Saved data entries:
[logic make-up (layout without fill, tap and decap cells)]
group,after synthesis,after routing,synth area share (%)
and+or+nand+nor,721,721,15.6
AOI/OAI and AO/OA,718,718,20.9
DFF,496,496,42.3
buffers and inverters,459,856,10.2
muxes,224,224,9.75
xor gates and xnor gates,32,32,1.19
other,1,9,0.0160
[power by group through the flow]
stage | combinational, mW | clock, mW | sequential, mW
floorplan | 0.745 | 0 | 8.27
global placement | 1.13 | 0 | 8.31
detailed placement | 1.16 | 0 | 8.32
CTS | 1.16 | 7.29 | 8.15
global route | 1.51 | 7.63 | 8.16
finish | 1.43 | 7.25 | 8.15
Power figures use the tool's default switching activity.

# What you should do
The lines from the one holding "muxes,224,224,9.75" to the end of the entries are to be repeated exactly, with both ends included and nothing else.

# Written answer
muxes,224,224,9.75
xor gates and xnor gates,32,32,1.19
other,1,9,0.0160
[power by group through the flow]
stage | combinational, mW | clock, mW | sequential, mW
floorplan | 0.745 | 0 | 8.27
global placement | 1.13 | 0 | 8.31
detailed placement | 1.16 | 0 | 8.32
CTS | 1.16 | 7.29 | 8.15
global route | 1.51 | 7.63 | 8.16
finish | 1.43 | 7.25 | 8.15
Power figures use the tool's default switching activity.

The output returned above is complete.